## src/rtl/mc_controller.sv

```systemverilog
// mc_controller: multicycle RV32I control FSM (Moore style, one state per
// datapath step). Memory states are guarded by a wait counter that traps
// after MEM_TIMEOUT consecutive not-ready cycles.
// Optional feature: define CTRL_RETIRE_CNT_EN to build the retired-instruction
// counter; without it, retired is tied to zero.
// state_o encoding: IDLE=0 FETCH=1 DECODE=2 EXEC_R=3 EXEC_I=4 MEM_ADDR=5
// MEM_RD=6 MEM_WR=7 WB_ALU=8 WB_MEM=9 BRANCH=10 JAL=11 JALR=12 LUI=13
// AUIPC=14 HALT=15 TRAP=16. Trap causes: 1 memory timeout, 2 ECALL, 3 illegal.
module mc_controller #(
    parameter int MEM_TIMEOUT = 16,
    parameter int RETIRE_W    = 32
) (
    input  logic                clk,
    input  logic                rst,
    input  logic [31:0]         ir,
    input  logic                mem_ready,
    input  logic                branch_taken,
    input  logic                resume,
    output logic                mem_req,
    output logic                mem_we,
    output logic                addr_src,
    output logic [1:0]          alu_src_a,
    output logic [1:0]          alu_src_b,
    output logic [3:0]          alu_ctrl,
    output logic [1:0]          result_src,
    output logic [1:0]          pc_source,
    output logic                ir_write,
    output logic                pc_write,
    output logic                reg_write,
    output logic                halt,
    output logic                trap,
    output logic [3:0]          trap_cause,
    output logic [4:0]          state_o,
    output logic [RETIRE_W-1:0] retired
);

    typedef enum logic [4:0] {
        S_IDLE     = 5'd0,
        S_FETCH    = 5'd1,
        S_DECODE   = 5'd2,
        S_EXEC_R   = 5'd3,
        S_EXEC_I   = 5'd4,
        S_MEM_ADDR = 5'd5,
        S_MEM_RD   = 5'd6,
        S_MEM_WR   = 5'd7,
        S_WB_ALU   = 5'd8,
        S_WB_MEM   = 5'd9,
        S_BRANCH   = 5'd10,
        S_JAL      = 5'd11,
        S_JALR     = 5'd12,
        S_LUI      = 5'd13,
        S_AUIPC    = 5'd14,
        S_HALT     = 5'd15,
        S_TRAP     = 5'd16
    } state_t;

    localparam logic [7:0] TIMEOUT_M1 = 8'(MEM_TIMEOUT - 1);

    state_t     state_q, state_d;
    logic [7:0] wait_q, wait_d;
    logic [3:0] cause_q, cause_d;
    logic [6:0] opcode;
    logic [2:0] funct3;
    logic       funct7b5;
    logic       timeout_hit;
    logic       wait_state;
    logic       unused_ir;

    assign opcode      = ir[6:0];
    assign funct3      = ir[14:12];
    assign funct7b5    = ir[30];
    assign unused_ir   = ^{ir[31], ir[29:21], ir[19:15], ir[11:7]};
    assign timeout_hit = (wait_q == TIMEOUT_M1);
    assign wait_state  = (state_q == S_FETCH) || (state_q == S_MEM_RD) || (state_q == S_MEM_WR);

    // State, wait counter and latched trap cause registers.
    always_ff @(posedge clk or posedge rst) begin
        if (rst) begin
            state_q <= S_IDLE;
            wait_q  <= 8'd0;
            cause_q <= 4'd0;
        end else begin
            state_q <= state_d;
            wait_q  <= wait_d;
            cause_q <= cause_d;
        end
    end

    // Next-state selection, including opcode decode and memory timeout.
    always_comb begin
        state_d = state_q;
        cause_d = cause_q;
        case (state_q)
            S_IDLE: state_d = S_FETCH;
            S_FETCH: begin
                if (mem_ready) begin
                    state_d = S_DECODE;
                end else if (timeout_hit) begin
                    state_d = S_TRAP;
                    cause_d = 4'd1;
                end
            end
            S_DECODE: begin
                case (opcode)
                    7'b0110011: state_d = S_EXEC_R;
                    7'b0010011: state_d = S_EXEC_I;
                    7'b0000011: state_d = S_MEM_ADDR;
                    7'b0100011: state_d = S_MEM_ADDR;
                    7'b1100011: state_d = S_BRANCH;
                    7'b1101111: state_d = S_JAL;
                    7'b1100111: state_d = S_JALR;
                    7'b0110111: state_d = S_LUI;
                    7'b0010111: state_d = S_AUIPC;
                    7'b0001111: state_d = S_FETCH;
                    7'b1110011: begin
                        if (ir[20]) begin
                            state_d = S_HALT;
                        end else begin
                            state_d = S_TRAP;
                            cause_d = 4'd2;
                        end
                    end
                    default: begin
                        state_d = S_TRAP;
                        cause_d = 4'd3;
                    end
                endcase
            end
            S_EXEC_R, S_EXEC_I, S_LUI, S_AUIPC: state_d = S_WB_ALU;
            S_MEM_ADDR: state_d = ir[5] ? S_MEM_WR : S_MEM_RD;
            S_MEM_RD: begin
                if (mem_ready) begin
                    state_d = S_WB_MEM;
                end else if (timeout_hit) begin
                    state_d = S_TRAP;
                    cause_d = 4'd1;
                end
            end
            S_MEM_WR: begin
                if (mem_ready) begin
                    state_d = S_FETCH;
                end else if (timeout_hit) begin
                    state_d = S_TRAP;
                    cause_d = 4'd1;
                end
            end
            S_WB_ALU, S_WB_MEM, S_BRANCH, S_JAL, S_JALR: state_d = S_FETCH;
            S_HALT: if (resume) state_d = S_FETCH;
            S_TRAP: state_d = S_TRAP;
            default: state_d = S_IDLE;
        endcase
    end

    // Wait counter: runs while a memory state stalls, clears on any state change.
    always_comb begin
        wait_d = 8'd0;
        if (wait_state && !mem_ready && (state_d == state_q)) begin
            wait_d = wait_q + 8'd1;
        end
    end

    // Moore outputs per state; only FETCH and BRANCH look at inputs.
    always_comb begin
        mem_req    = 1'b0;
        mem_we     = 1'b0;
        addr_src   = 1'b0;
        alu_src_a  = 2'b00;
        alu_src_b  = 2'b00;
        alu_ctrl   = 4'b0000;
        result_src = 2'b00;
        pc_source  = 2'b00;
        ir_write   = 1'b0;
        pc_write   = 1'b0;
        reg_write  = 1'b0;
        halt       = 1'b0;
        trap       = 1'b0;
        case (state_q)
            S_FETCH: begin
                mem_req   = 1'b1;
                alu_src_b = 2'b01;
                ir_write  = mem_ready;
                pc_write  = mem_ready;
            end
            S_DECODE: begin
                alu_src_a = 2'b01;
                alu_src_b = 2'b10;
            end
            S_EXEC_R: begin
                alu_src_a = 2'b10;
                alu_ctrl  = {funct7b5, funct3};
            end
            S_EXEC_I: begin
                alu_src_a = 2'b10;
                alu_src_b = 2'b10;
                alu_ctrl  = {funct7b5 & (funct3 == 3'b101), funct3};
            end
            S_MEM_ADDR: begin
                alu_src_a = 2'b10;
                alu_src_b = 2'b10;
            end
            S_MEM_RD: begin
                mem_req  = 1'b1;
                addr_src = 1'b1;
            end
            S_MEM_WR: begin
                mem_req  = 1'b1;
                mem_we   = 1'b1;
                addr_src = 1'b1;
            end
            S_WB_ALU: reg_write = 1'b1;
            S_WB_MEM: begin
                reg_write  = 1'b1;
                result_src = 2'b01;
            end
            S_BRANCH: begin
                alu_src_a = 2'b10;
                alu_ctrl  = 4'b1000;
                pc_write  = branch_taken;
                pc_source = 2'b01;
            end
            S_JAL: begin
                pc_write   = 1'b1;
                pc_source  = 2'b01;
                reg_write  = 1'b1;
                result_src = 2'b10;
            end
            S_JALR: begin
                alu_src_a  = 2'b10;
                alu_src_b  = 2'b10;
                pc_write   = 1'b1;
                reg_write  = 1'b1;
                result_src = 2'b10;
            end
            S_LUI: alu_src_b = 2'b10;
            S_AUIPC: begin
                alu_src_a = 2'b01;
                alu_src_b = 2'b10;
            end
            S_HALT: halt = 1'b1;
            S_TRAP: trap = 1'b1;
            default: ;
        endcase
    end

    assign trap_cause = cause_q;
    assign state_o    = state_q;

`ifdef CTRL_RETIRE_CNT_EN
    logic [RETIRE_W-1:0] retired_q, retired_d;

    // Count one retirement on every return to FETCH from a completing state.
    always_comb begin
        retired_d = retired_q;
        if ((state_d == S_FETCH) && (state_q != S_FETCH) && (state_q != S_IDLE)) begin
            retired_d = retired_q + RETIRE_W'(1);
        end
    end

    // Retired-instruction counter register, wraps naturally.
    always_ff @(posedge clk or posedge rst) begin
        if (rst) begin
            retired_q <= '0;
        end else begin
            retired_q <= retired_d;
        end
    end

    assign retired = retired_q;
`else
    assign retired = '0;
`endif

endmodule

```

◆ **Exercise objective**
Please work out how many lines in the listing above contain the string "instruction", and answer with that number only.

◆ **Response**
2